SUPPLIED MATERIAL -
-- -- --

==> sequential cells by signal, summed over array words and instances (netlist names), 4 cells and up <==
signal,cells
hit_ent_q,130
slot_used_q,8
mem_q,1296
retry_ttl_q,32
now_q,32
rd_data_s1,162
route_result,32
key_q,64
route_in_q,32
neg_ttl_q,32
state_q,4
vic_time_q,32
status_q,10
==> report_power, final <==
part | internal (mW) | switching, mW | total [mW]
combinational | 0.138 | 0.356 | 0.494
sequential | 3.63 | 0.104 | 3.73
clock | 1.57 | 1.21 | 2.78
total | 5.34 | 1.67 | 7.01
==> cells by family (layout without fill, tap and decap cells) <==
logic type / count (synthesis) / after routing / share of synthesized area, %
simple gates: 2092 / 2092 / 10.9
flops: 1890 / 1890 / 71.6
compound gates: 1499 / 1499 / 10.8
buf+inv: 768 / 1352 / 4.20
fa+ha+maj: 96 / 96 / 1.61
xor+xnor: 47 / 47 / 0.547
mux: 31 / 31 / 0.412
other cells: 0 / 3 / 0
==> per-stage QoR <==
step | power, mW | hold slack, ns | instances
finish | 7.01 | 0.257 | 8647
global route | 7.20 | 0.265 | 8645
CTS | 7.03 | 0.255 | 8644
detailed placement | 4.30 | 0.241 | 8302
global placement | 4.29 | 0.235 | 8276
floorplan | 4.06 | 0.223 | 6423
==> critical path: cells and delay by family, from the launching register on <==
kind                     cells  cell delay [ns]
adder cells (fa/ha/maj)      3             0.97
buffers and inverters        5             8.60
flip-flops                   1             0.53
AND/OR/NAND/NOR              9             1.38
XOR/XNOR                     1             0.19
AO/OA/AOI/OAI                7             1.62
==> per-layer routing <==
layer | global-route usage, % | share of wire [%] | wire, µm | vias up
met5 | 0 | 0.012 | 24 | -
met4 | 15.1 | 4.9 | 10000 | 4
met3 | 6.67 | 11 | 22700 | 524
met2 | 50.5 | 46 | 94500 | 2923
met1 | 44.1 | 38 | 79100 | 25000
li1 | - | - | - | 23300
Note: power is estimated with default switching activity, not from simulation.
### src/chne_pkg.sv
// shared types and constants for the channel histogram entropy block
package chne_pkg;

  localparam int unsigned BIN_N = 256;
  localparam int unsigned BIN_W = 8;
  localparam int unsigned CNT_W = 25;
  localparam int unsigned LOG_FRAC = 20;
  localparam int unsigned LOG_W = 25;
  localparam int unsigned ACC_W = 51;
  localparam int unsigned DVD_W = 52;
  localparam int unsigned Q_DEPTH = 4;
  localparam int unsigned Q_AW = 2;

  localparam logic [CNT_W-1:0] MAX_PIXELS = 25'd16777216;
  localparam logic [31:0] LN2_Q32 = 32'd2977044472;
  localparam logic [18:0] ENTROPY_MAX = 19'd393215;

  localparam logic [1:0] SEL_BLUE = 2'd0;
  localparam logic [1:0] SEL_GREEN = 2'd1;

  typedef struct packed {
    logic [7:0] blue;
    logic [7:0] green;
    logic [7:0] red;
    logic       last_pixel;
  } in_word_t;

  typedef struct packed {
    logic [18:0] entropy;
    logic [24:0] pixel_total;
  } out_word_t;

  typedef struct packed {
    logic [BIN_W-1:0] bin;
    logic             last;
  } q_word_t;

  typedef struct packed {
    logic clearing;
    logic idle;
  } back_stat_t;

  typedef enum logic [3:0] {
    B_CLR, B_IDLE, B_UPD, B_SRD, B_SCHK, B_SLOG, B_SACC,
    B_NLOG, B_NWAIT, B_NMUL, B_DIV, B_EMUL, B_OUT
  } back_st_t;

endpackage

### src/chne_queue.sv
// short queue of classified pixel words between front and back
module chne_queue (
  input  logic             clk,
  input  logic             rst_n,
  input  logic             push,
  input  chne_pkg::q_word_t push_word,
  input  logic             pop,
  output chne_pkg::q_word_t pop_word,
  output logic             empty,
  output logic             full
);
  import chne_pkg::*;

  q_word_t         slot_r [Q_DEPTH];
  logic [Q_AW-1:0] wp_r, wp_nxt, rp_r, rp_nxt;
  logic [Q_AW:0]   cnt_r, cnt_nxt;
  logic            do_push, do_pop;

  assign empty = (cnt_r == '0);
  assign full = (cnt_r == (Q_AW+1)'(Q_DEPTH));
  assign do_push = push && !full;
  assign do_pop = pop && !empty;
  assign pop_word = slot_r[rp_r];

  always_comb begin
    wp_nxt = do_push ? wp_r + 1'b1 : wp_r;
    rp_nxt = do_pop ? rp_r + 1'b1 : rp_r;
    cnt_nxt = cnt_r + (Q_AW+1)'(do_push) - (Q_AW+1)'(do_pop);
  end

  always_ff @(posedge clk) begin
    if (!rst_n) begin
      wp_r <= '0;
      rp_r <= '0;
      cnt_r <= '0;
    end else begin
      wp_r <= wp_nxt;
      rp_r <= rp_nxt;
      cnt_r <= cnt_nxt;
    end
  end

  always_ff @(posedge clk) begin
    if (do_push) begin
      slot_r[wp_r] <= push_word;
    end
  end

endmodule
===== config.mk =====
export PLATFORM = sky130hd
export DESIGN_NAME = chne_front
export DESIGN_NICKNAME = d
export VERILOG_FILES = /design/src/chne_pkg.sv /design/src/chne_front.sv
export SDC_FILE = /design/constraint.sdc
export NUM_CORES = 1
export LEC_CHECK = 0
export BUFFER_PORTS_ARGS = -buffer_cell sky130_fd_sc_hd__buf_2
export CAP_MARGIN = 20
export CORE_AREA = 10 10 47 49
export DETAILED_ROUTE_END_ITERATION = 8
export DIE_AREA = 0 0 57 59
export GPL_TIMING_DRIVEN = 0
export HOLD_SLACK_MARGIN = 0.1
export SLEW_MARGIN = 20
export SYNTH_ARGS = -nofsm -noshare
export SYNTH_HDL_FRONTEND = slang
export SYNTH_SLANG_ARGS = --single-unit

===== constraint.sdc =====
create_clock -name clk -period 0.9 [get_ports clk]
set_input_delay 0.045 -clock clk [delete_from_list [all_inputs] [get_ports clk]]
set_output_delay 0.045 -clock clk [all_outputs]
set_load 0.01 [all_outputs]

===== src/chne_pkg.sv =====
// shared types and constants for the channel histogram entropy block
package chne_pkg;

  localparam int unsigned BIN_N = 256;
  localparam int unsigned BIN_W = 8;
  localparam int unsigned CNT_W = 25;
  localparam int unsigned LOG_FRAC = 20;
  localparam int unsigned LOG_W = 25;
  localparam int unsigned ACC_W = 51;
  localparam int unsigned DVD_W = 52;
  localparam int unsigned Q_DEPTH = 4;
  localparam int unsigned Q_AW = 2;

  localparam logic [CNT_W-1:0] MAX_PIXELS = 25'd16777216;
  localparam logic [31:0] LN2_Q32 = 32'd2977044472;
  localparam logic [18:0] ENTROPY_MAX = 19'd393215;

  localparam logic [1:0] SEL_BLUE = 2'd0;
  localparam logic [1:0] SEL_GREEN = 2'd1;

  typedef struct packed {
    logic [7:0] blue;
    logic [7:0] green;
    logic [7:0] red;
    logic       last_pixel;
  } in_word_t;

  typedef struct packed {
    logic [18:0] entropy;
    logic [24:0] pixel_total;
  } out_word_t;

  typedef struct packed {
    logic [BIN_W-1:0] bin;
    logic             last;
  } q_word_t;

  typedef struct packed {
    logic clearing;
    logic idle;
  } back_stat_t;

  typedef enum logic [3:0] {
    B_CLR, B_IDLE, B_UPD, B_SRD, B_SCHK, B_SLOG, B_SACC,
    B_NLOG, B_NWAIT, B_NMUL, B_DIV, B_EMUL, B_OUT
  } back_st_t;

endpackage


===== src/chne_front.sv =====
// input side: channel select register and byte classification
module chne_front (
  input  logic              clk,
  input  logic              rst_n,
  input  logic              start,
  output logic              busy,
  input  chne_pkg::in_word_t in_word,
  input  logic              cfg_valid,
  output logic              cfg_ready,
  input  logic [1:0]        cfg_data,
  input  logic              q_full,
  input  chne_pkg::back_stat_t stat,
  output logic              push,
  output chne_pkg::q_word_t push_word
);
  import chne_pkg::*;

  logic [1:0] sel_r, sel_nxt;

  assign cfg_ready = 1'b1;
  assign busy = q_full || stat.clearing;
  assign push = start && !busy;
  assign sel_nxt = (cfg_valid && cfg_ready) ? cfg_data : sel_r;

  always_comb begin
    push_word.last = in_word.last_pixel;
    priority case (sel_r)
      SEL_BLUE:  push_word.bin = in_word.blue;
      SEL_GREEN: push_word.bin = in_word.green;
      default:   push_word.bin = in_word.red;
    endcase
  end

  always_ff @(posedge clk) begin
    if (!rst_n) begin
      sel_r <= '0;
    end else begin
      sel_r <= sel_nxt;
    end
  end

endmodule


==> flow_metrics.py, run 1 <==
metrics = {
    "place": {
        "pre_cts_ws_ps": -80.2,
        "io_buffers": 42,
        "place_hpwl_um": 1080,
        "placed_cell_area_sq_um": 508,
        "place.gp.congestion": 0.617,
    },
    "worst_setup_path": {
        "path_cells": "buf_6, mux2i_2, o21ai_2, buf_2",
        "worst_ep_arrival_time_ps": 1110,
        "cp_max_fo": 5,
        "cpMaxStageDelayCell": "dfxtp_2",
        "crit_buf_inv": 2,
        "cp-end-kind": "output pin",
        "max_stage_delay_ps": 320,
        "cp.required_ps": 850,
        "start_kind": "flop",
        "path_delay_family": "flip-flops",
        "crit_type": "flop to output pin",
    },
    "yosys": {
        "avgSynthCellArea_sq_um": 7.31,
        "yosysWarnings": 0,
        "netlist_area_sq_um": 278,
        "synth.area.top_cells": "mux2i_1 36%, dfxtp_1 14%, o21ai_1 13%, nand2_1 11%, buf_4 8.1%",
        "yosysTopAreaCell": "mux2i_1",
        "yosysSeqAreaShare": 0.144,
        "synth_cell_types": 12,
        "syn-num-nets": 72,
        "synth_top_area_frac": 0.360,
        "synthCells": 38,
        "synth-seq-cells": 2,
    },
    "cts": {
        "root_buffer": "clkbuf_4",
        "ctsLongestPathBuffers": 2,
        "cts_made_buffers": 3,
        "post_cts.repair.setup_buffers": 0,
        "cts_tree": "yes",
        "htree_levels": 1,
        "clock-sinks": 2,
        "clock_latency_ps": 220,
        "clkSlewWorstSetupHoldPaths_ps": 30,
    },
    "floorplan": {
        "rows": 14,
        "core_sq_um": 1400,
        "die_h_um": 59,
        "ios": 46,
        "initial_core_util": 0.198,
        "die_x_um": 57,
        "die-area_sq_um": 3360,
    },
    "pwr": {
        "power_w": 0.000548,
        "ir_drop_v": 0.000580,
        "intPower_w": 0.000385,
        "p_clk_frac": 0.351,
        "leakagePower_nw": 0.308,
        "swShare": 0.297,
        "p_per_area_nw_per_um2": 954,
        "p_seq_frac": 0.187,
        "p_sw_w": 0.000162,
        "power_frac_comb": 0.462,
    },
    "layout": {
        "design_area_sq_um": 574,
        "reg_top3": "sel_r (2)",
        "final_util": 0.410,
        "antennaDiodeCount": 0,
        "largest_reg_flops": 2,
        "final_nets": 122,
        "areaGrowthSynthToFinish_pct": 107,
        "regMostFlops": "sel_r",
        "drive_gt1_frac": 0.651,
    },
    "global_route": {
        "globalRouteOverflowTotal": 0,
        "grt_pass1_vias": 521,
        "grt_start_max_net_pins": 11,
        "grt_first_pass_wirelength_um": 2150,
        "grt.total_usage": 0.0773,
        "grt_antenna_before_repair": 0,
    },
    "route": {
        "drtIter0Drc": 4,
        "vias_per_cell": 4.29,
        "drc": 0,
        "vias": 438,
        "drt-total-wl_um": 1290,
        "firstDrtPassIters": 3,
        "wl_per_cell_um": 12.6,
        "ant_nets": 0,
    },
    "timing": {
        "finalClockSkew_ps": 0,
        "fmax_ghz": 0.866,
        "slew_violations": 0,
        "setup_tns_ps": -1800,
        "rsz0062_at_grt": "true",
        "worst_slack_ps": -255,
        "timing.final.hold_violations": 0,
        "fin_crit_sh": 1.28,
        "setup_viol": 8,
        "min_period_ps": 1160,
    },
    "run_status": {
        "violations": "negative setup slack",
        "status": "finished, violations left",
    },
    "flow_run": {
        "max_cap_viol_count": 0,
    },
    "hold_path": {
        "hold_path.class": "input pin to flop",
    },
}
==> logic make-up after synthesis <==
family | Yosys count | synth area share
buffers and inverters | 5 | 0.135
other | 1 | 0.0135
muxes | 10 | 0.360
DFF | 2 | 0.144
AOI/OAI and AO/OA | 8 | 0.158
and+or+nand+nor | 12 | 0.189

-- -- --

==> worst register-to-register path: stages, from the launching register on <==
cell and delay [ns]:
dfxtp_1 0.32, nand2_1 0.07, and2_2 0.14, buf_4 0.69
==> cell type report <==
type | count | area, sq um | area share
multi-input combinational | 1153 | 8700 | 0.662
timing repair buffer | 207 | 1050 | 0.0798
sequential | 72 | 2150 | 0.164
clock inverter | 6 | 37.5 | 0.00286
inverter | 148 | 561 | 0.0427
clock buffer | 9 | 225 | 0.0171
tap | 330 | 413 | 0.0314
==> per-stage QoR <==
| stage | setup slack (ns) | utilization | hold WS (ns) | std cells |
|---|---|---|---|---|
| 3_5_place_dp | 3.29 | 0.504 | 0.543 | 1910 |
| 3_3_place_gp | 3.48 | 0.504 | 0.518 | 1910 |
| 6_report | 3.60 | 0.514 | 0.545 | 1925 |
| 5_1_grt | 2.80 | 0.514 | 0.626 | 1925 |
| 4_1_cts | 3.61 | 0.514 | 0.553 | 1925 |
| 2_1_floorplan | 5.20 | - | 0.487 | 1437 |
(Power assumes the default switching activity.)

-- -- --

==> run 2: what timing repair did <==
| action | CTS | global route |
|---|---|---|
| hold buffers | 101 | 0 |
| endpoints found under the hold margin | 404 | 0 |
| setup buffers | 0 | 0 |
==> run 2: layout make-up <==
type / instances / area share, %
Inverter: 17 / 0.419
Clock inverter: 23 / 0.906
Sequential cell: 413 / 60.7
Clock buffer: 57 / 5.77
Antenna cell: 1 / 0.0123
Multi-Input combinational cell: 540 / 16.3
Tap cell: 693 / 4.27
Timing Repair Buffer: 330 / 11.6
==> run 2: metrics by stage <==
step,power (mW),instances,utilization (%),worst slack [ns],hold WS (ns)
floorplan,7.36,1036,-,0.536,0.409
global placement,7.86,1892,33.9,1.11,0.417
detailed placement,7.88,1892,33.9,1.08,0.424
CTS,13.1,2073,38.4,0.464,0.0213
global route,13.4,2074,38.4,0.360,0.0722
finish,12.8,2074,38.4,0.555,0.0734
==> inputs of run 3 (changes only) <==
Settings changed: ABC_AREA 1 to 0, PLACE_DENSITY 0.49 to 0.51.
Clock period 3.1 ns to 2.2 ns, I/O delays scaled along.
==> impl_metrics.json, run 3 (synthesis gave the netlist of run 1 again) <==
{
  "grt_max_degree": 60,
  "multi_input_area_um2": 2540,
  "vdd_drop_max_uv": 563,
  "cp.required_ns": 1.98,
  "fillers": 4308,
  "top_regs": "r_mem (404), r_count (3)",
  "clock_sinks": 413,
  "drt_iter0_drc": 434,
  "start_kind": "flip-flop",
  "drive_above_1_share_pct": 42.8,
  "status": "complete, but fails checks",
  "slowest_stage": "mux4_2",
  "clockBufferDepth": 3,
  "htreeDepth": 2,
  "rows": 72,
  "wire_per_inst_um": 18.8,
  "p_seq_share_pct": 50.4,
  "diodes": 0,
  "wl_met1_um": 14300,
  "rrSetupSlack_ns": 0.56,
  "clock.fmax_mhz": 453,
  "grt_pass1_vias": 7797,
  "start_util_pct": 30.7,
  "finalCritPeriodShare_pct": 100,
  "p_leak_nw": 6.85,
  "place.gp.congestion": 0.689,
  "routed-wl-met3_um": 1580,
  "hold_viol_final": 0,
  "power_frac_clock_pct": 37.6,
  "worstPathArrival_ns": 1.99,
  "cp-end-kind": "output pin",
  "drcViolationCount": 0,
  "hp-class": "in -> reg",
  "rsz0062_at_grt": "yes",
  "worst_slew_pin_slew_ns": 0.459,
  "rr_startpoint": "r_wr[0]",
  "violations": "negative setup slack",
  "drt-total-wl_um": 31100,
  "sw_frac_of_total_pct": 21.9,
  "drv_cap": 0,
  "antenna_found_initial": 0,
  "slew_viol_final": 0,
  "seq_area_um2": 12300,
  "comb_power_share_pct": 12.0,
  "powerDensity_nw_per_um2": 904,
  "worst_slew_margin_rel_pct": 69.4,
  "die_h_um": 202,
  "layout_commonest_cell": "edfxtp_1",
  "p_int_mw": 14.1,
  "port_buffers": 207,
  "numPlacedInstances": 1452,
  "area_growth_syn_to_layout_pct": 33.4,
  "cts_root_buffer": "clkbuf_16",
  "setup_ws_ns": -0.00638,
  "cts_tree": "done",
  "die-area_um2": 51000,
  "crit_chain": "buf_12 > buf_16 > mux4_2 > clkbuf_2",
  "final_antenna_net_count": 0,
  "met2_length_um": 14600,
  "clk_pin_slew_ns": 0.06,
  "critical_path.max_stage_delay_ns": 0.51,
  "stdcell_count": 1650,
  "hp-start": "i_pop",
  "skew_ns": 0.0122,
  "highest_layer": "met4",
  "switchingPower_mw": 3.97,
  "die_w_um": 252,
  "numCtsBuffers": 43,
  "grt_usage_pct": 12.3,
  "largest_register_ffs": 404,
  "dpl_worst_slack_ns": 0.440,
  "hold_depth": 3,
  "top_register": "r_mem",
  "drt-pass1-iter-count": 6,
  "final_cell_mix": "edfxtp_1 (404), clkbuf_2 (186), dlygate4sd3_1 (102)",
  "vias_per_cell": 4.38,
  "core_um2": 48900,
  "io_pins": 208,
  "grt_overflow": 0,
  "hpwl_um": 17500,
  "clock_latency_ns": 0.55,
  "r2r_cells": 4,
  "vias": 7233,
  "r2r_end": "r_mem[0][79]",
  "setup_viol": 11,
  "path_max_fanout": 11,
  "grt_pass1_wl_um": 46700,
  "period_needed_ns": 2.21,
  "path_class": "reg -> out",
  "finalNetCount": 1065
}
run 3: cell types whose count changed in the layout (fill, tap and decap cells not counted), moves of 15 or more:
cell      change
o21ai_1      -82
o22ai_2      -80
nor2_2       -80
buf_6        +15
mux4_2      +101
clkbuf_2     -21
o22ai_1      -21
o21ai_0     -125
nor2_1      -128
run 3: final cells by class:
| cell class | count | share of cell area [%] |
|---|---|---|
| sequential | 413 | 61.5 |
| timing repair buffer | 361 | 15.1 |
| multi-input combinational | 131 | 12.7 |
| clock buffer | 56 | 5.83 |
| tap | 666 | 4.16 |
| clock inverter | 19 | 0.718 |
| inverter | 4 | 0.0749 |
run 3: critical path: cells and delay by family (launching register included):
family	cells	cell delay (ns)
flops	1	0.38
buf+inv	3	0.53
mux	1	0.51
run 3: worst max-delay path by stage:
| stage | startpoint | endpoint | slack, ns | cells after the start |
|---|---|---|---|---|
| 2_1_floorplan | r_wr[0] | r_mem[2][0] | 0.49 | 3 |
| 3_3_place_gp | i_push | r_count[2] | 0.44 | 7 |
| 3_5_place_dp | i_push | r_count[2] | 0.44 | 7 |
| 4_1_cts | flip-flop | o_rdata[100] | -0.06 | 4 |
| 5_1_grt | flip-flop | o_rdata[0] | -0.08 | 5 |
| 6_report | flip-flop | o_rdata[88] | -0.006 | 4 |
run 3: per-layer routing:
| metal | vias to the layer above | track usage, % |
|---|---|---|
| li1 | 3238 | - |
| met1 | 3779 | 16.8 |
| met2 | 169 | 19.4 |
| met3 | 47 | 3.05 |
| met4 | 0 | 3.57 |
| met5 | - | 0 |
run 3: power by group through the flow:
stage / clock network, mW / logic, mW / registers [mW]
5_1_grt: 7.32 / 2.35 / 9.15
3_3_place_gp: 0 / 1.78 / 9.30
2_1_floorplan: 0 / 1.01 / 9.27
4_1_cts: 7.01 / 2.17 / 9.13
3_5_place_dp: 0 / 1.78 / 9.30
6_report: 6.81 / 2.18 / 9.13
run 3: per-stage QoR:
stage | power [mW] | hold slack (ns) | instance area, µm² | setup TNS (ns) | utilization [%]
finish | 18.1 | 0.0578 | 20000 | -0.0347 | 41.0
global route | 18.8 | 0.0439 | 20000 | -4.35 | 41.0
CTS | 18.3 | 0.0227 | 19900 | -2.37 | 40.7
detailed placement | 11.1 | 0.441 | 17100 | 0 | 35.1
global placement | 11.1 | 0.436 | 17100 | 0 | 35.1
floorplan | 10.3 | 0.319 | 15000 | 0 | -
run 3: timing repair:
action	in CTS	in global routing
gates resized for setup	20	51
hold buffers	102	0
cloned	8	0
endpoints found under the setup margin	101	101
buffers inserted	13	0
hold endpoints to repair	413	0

-- -- --

Reproduce word for word the material above, starting with the line that has "361 | 15.1 |" and stopping after the line that has "4 | 0.0749 |".

WRITTEN RESPONSE -
| timing repair buffer | 361 | 15.1 |
| multi-input combinational | 131 | 12.7 |
| clock buffer | 56 | 5.83 |
| tap | 666 | 4.16 |
| clock inverter | 19 | 0.718 |
| inverter | 4 | 0.0749 |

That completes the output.